▶ **Exercise instructions**
When the string "share" occurs in a line of the listing below, return that line.

* * *

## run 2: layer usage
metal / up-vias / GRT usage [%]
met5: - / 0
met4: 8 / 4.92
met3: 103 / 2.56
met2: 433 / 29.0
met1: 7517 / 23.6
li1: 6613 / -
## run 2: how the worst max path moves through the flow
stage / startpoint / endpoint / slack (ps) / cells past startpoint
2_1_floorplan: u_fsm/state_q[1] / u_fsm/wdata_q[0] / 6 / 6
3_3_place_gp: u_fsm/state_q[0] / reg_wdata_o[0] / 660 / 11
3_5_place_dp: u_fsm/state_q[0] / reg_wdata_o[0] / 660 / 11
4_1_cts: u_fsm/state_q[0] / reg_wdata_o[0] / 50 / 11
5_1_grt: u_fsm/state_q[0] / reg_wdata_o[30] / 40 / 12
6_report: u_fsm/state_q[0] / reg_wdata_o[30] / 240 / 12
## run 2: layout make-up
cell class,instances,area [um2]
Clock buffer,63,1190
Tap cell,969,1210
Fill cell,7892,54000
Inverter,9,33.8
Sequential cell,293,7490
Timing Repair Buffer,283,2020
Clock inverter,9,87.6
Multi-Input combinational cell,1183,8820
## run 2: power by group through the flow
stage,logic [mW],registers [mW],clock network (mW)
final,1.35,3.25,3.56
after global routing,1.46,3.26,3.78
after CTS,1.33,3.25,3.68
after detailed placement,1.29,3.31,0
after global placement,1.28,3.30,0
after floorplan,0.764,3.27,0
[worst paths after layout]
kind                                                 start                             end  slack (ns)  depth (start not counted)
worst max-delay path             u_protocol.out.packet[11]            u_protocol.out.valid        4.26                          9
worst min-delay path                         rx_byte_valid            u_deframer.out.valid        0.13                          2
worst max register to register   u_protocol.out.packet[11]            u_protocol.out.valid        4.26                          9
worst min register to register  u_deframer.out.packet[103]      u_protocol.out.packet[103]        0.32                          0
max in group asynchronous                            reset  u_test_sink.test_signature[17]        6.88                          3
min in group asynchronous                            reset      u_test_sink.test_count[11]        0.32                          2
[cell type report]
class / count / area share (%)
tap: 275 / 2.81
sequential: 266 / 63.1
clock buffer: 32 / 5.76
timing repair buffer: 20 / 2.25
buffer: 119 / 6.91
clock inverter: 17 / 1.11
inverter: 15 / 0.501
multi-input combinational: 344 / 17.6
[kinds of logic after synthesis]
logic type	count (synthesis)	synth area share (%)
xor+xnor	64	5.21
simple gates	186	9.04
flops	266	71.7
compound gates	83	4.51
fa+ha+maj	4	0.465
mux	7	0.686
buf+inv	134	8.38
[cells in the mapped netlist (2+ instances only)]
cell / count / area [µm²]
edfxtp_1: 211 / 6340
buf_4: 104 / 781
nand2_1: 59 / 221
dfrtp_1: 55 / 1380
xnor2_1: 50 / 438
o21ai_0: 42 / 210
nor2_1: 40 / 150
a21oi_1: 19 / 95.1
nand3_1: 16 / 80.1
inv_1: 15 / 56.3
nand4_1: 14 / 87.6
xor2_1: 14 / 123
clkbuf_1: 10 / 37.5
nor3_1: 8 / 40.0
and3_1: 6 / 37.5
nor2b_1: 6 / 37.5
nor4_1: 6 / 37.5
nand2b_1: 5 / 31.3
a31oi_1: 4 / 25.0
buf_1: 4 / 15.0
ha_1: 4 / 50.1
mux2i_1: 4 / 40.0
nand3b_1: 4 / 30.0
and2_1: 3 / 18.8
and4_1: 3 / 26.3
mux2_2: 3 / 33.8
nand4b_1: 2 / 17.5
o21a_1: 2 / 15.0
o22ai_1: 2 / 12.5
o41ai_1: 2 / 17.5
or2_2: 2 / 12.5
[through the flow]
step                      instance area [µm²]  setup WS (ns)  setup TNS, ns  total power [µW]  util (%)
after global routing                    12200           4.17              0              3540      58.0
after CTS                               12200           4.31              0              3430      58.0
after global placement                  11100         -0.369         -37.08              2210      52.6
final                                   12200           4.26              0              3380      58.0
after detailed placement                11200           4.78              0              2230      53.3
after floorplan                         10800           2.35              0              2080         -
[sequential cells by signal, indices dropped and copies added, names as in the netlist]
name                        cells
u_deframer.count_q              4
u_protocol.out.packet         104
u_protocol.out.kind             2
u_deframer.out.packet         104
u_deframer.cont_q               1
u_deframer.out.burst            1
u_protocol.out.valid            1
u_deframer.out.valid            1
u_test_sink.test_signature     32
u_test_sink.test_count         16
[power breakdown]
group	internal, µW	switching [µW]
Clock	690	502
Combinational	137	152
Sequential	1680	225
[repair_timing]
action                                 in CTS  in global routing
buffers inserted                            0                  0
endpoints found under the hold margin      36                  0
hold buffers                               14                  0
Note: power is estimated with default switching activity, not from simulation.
File: src/cpuConsts.svh
`ifndef CPU_CONSTS_SVH
`define CPU_CONSTS_SVH

// Data word width
`define CPU_XLEN 32

// General registers
`define CPU_NREGS 32

// Bits needed to address one register
`define CPU_RIDX 5

// Host AXI4-Lite address width
`define CPU_AXI_AW 8

`endif

File: src/cpuPkg.sv
`default_nettype none

`include "cpuConsts.svh"

package cpuPkg;

  // Major opcodes of the subset
  typedef enum logic [5:0] {
    OP_SPECIAL = 6'h00,
    OP_ADDI    = 6'h08,
    OP_ADDIU   = 6'h09,
    OP_SLTI    = 6'h0a,
    OP_ANDI    = 6'h0c,
    OP_ORI     = 6'h0d,
    OP_XORI    = 6'h0e,
    OP_LUI     = 6'h0f
  } opcodeE;

  // R-type function codes
  typedef enum logic [5:0] {
    FN_SLL  = 6'h00,
    FN_SRL  = 6'h02,
    FN_SRA  = 6'h03,
    FN_ADD  = 6'h20,
    FN_ADDU = 6'h21,
    FN_SUB  = 6'h22,
    FN_SUBU = 6'h23,
    FN_AND  = 6'h24,
    FN_OR   = 6'h25,
    FN_XOR  = 6'h26,
    FN_NOR  = 6'h27,
    FN_SLT  = 6'h2a,
    FN_SLTU = 6'h2b
  } functE;

  typedef enum logic [3:0] {
    ALU_ADD, ALU_SUB, ALU_AND, ALU_OR, ALU_XOR, ALU_NOR,
    ALU_SLT, ALU_SLTU, ALU_SLL, ALU_SRL, ALU_SRA, ALU_LUI
  } aluOpE;

  typedef enum logic [1:0] {OKAY = 2'b00, SLVERR = 2'b10} axiRespE;

  typedef enum logic {IDLE, RESP} axiWrStateE;

  // Instruction word in R-type layout; I-type immediate is {rd, shamt, funct}
  typedef struct packed {
    logic [5:0]           opcode;
    logic [`CPU_RIDX-1:0] rs;
    logic [`CPU_RIDX-1:0] rt;
    logic [`CPU_RIDX-1:0] rd;
    logic [4:0]           shamt;
    logic [5:0]           funct;
  } instrT;

  typedef struct packed {
    logic                 valid;
    aluOpE                aluOp;
    logic                 aluSrc;
    logic                 useShamt;
    logic [4:0]           shamt;
    logic                 regWrite;
    logic [`CPU_RIDX-1:0] dest;
    logic [`CPU_RIDX-1:0] rs;
    logic [`CPU_RIDX-1:0] rt;
    logic [`CPU_XLEN-1:0] readData1;
    logic [`CPU_XLEN-1:0] readData2;
    logic [`CPU_XLEN-1:0] imm;
  } idExT;

  typedef struct packed {
    logic                 regWrite;
    logic [`CPU_RIDX-1:0] dest;
    logic [`CPU_XLEN-1:0] result;
  } exWbT;

  // Registered R channel payload
  typedef struct packed {
    axiRespE              resp;
    logic [`CPU_XLEN-1:0] data;
  } axiRdRespT;

endpackage

`default_nettype wire

File: src/axiLiteSlave.sv
`default_nettype none

`include "cpuConsts.svh"

module axiLiteSlave
  import cpuPkg::*;
(
  input  logic                    Clk,
  input  logic                    arstN,
  input  logic [`CPU_AXI_AW-1:0]  AWADDR,
  input  logic                    AWVALID,
  output logic                    AWREADY,
  input  logic [`CPU_XLEN-1:0]    WDATA,
  input  logic [`CPU_XLEN/8-1:0]  WSTRB,
  input  logic                    WVALID,
  output logic                    WREADY,
  output logic                    BVALID,
  output logic [1:0]              BRESP,
  input  logic                    BREADY,
  input  logic [`CPU_AXI_AW-1:0]  ARADDR,
  input  logic                    ARVALID,
  output logic                    ARREADY,
  output logic                    RVALID,
  output logic [`CPU_XLEN-1:0]    RDATA,
  output logic [1:0]              RRESP,
  input  logic                    RREADY,
  output logic                    instrValid,
  output logic [`CPU_XLEN-1:0]    instrWord,
  output logic [`CPU_RIDX-1:0]    hostRegIdx,
  input  logic [`CPU_XLEN-1:0]    hostRegData
);

  axiWrStateE wrState;
  axiRespE    bResp;
  logic       wrFire;
  logic       wrOk;
  logic       rValid;
  logic       arFire;
  logic       arInRange;
  axiRdRespT  rdResp;

  // Address and data are taken together, never one without the other
  assign wrFire  = (wrState == IDLE) && AWVALID && WVALID;
  assign AWREADY = wrFire;
  assign WREADY  = wrFire;
  assign wrOk    = (AWADDR == '0) && (&WSTRB);

  always_ff @(posedge Clk or negedge arstN) begin
    if (!arstN) begin
      wrState <= IDLE;
      bResp   <= OKAY;
    end else begin
      case (wrState)
        IDLE: begin
          if (wrFire) begin
            wrState <= RESP;
            bResp   <= wrOk ? OKAY : SLVERR;
          end
        end
        RESP: begin
          if (BREADY) begin
            wrState <= IDLE;
          end
        end
        default: wrState <= IDLE;
      endcase
    end
  end

  assign BVALID = (wrState == RESP);
  assign BRESP  = bResp;

  // One-cycle issue pulse into decode
  always_ff @(posedge Clk or negedge arstN) begin
    if (!arstN) begin
      instrValid <= 1'b0;
    end else begin
      instrValid <= wrFire && wrOk;
    end
  end

  always_ff @(posedge Clk) begin
    if (wrFire) begin
      instrWord <= WDATA;
    end
  end

  // Register read port, one word per register
  assign ARREADY    = !rValid;
  assign arFire     = ARVALID && ARREADY;
  assign hostRegIdx = ARADDR[`CPU_RIDX+1:2];
  assign arInRange  = (ARADDR[`CPU_AXI_AW-1:`CPU_RIDX+2] == '0);

  always_ff @(posedge Clk or negedge arstN) begin
    if (!arstN) begin
      rValid <= 1'b0;
    end else if (arFire) begin
      rValid <= 1'b1;
    end else if (RREADY) begin
      rValid <= 1'b0;
    end
  end

  always_ff @(posedge Clk) begin
    if (arFire) begin
      if (arInRange) begin
        rdResp <= '{resp: OKAY, data: hostRegData};
      end else begin
        rdResp <= '{resp: SLVERR, data: '0};
      end
    end
  end

  assign RVALID = rValid;
  assign RDATA  = rdResp.data;
  assign RRESP  = rdResp.resp;

  aBHold: assert property (@(posedge Clk) disable iff (!arstN)
    BVALID && !BREADY |=> BVALID && $stable(BRESP));

  aRHold: assert property (@(posedge Clk) disable iff (!arstN)
    RVALID && !RREADY |=> RVALID && $stable(RDATA) && $stable(RRESP));

endmodule

`default_nettype wire

File: src/instrDecode.sv
`default_nettype none

`include "cpuConsts.svh"

module instrDecode
  import cpuPkg::*;
(
  input  logic                  Clk,
  input  logic                  arstN,
  input  logic                  instrValid,
  input  logic [`CPU_XLEN-1:0]  instrWord,
  output logic [`CPU_RIDX-1:0]  rsIdx,
  output logic [`CPU_RIDX-1:0]  rtIdx,
  input  logic [`CPU_XLEN-1:0]  rsData,
  input  logic [`CPU_XLEN-1:0]  rtData,
  output idExT                  idEx
);

  instrT                instr;
  logic [15:0]          imm16;
  logic [`CPU_XLEN-1:0] extImm;
  logic [`CPU_RIDX-1:0] dest;
  aluOpE                aluOp;
  logic                 aluSrc;
  logic                 useShamt;
  logic                 zeroExt;
  logic                 rType;
  logic                 known;

  assign instr = instrT'(instrWord);
  assign rsIdx = instr.rs;
  assign rtIdx = instr.rt;
  assign imm16 = {instr.rd, instr.shamt, instr.funct};

  always_comb begin
    aluOp    = ALU_ADD;
    aluSrc   = 1'b0;
    useShamt = 1'b0;
    zeroExt  = 1'b0;
    rType    = 1'b0;
    known    = 1'b1;
    case (instr.opcode)
      OP_SPECIAL: begin
        rType = 1'b1;
        case (instr.funct)
          FN_ADD, FN_ADDU: aluOp = ALU_ADD;
          FN_SUB, FN_SUBU: aluOp = ALU_SUB;
          FN_AND:          aluOp = ALU_AND;
          FN_OR:           aluOp = ALU_OR;
          FN_XOR:          aluOp = ALU_XOR;
          FN_NOR:          aluOp = ALU_NOR;
          FN_SLT:          aluOp = ALU_SLT;
          FN_SLTU:         aluOp = ALU_SLTU;
          FN_SLL: begin
            aluOp    = ALU_SLL;
            useShamt = 1'b1;
          end
          FN_SRL: begin
            aluOp    = ALU_SRL;
            useShamt = 1'b1;
          end
          FN_SRA: begin
            aluOp    = ALU_SRA;
            useShamt = 1'b1;
          end
          default: known = 1'b0;
        endcase
      end
      // No overflow trap, addi behaves like addiu
      OP_ADDI, OP_ADDIU: begin
        aluOp  = ALU_ADD;
        aluSrc = 1'b1;
      end
      OP_SLTI: begin
        aluOp  = ALU_SLT;
        aluSrc = 1'b1;
      end
      OP_ANDI: begin
        aluOp   = ALU_AND;
        aluSrc  = 1'b1;
        zeroExt = 1'b1;
      end
      OP_ORI: begin
        aluOp   = ALU_OR;
        aluSrc  = 1'b1;
        zeroExt = 1'b1;
      end
      OP_XORI: begin
        aluOp   = ALU_XOR;
        aluSrc  = 1'b1;
        zeroExt = 1'b1;
      end
      OP_LUI: begin
        aluOp   = ALU_LUI;
        aluSrc  = 1'b1;
        zeroExt = 1'b1;
      end
      default: known = 1'b0;
    endcase
  end

  // Logical immediates are zero extended
  assign extImm = zeroExt ? {{(`CPU_XLEN-16){1'b0}}, imm16}
                          : {{(`CPU_XLEN-16){imm16[15]}}, imm16};
  assign dest   = rType ? instr.rd : instr.rt;

  // ID/EX register
  always_ff @(posedge Clk or negedge arstN) begin
    if (!arstN) begin
      idEx.valid    <= 1'b0;
      idEx.aluOp    <= ALU_ADD;
      idEx.aluSrc   <= 1'b0;
      idEx.useShamt <= 1'b0;
      idEx.shamt    <= '0;
      idEx.regWrite <= 1'b0;
    end else begin
      idEx.valid     <= instrValid;
      idEx.aluOp     <= aluOp;
      idEx.aluSrc    <= aluSrc;
      idEx.useShamt  <= useShamt;
      idEx.shamt     <= instr.shamt;
      idEx.regWrite  <= instrValid && known && (dest != '0);
      idEx.dest      <= dest;
      idEx.rs        <= instr.rs;
      idEx.rt        <= instr.rt;
      idEx.readData1 <= rsData;
      idEx.readData2 <= rtData;
      idEx.imm       <= extImm;
    end
  end

  aNoZeroDest: assert property (@(posedge Clk) disable iff (!arstN)
    idEx.regWrite |-> idEx.valid && (idEx.dest != '0));

endmodule

`default_nettype wire

File: src/aluExecute.sv
`default_nettype none

`include "cpuConsts.svh"

module aluExecute
  import cpuPkg::*;
(
  input  logic Clk,
  input  logic arstN,
  input  idExT idEx,
  output exWbT exWb
);

  logic [`CPU_XLEN-1:0] fwdRs;
  logic [`CPU_XLEN-1:0] fwdRt;
  logic [`CPU_XLEN-1:0] opA;
  logic [`CPU_XLEN-1:0] opB;
  logic [4:0]           shAmt;
  logic [`CPU_XLEN-1:0] aluResult;

  // Previous instruction's result bypasses the register file
  assign fwdRs = (exWb.regWrite && (exWb.dest != '0) && (exWb.dest == idEx.rs))
                 ? exWb.result : idEx.readData1;
  assign fwdRt = (exWb.regWrite && (exWb.dest != '0) && (exWb.dest == idEx.rt))
                 ? exWb.result : idEx.readData2;

  assign opA   = fwdRs;
  assign opB   = idEx.aluSrc ? idEx.imm : fwdRt;
  assign shAmt = idEx.useShamt ? idEx.shamt : opA[4:0];

  always_comb begin
    case (idEx.aluOp)
      ALU_ADD:  aluResult = opA + opB;
      ALU_SUB:  aluResult = opA - opB;
      ALU_AND:  aluResult = opA & opB;
      ALU_OR:   aluResult = opA | opB;
      ALU_XOR:  aluResult = opA ^ opB;
      ALU_NOR:  aluResult = ~(opA | opB);
      ALU_SLT:  aluResult = {{(`CPU_XLEN-1){1'b0}}, $signed(opA) < $signed(opB)};
      ALU_SLTU: aluResult = {{(`CPU_XLEN-1){1'b0}}, opA < opB};
      // Shifts operate on rt
      ALU_SLL:  aluResult = opB << shAmt;
      ALU_SRL:  aluResult = opB >> shAmt;
      ALU_SRA:  aluResult = $unsigned($signed(opB) >>> shAmt);
      ALU_LUI:  aluResult = {opB[15:0], 16'h0000};
      default:  aluResult = '0;
    endcase
  end

  // EX/WB register
  always_ff @(posedge Clk or negedge arstN) begin
    if (!arstN) begin
      exWb.regWrite <= 1'b0;
    end else begin
      exWb.regWrite <= idEx.regWrite;
      exWb.dest     <= idEx.dest;
      exWb.result   <= aluResult;
    end
  end

  aWbFollowsId: assert property (@(posedge Clk) disable iff (!arstN)
    exWb.regWrite |-> $past(idEx.valid));

endmodule

`default_nettype wire

File: src/regFile.sv
`default_nettype none

`include "cpuConsts.svh"

module regFile
  import cpuPkg::*;
(
  input  logic                  Clk,
  input  logic                  arstN,
  input  exWbT                  exWb,
  input  logic [`CPU_RIDX-1:0]  rsIdx,
  input  logic [`CPU_RIDX-1:0]  rtIdx,
  input  logic [`CPU_RIDX-1:0]  hostRegIdx,
  output logic [`CPU_XLEN-1:0]  rsData,
  output logic [`CPU_XLEN-1:0]  rtData,
  output logic [`CPU_XLEN-1:0]  hostRegData
);

  logic [`CPU_XLEN-1:0] regs [`CPU_NREGS];

  // Write-through covers the instruction two ahead
  function automatic logic [`CPU_XLEN-1:0] rdPort(input logic [`CPU_RIDX-1:0] idx);
    if (idx == '0) begin
      return '0;
    end
    if (exWb.regWrite && (exWb.dest == idx)) begin
      return exWb.result;
    end
    return regs[idx];
  endfunction

  always_ff @(posedge Clk or negedge arstN) begin
    if (!arstN) begin
      for (int i = 0; i < `CPU_NREGS; i++) begin
        regs[i] <= '0;
      end
    end else if (exWb.regWrite && (exWb.dest != '0)) begin
      regs[exWb.dest] <= exWb.result;
    end
  end

  always_comb begin
    rsData      = rdPort(rsIdx);
    rtData      = rdPort(rtIdx);
    hostRegData = rdPort(hostRegIdx);
  end

endmodule

`default_nettype wire

File: src/cpuTop.sv
`default_nettype none

`include "cpuConsts.svh"

module cpuTop
  import cpuPkg::*;
(
  input  logic                    Clk,
  input  logic                    arstN,
  input  logic [`CPU_AXI_AW-1:0]  AWADDR,
  input  logic                    AWVALID,
  output logic                    AWREADY,
  input  logic [`CPU_XLEN-1:0]    WDATA,
  input  logic [`CPU_XLEN/8-1:0]  WSTRB,
  input  logic                    WVALID,
  output logic                    WREADY,
  output logic                    BVALID,
  output logic [1:0]              BRESP,
  input  logic                    BREADY,
  input  logic [`CPU_AXI_AW-1:0]  ARADDR,
  input  logic                    ARVALID,
  output logic                    ARREADY,
  output logic                    RVALID,
  output logic [`CPU_XLEN-1:0]    RDATA,
  output logic [1:0]              RRESP,
  input  logic                    RREADY
);

  logic                 instrValid;
  logic [`CPU_XLEN-1:0] instrWord;
  logic [`CPU_RIDX-1:0] rsIdx;
  logic [`CPU_RIDX-1:0] rtIdx;
  logic [`CPU_RIDX-1:0] hostRegIdx;
  logic [`CPU_XLEN-1:0] rsData;
  logic [`CPU_XLEN-1:0] rtData;
  logic [`CPU_XLEN-1:0] hostRegData;
  idExT                 idEx;
  exWbT                 exWb;

  axiLiteSlave uSlave (
    .Clk         (Clk),
    .arstN       (arstN),
    .AWADDR      (AWADDR),
    .AWVALID     (AWVALID),
    .AWREADY     (AWREADY),
    .WDATA       (WDATA),
    .WSTRB       (WSTRB),
    .WVALID      (WVALID),
    .WREADY      (WREADY),
    .BVALID      (BVALID),
    .BRESP       (BRESP),
    .BREADY      (BREADY),
    .ARADDR      (ARADDR),
    .ARVALID     (ARVALID),
    .ARREADY     (ARREADY),
    .RVALID      (RVALID),
    .RDATA       (RDATA),
    .RRESP       (RRESP),
    .RREADY      (RREADY),
    .instrValid  (instrValid),
    .instrWord   (instrWord),
    .hostRegIdx  (hostRegIdx),
    .hostRegData (hostRegData)
  );

  instrDecode uDecode (
    .Clk        (Clk),
    .arstN      (arstN),
    .instrValid (instrValid),
    .instrWord  (instrWord),
    .rsIdx      (rsIdx),
    .rtIdx      (rtIdx),
    .rsData     (rsData),
    .rtData     (rtData),
    .idEx       (idEx)
  );

  aluExecute uExecute (
    .Clk   (Clk),
    .arstN (arstN),
    .idEx  (idEx),
    .exWb  (exWb)
  );

  // Result stage is the register file write port
  regFile uRegFile (
    .Clk         (Clk),
    .arstN       (arstN),
    .exWb        (exWb),
    .rsIdx       (rsIdx),
    .rtIdx       (rtIdx),
    .hostRegIdx  (hostRegIdx),
    .rsData      (rsData),
    .rtData      (rtData),
    .hostRegData (hostRegData)
  );

endmodule

`default_nettype wire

* * *

▶ **Answer for this exercise**
class / count / area share (%)
logic type	count (synthesis)	synth area share (%)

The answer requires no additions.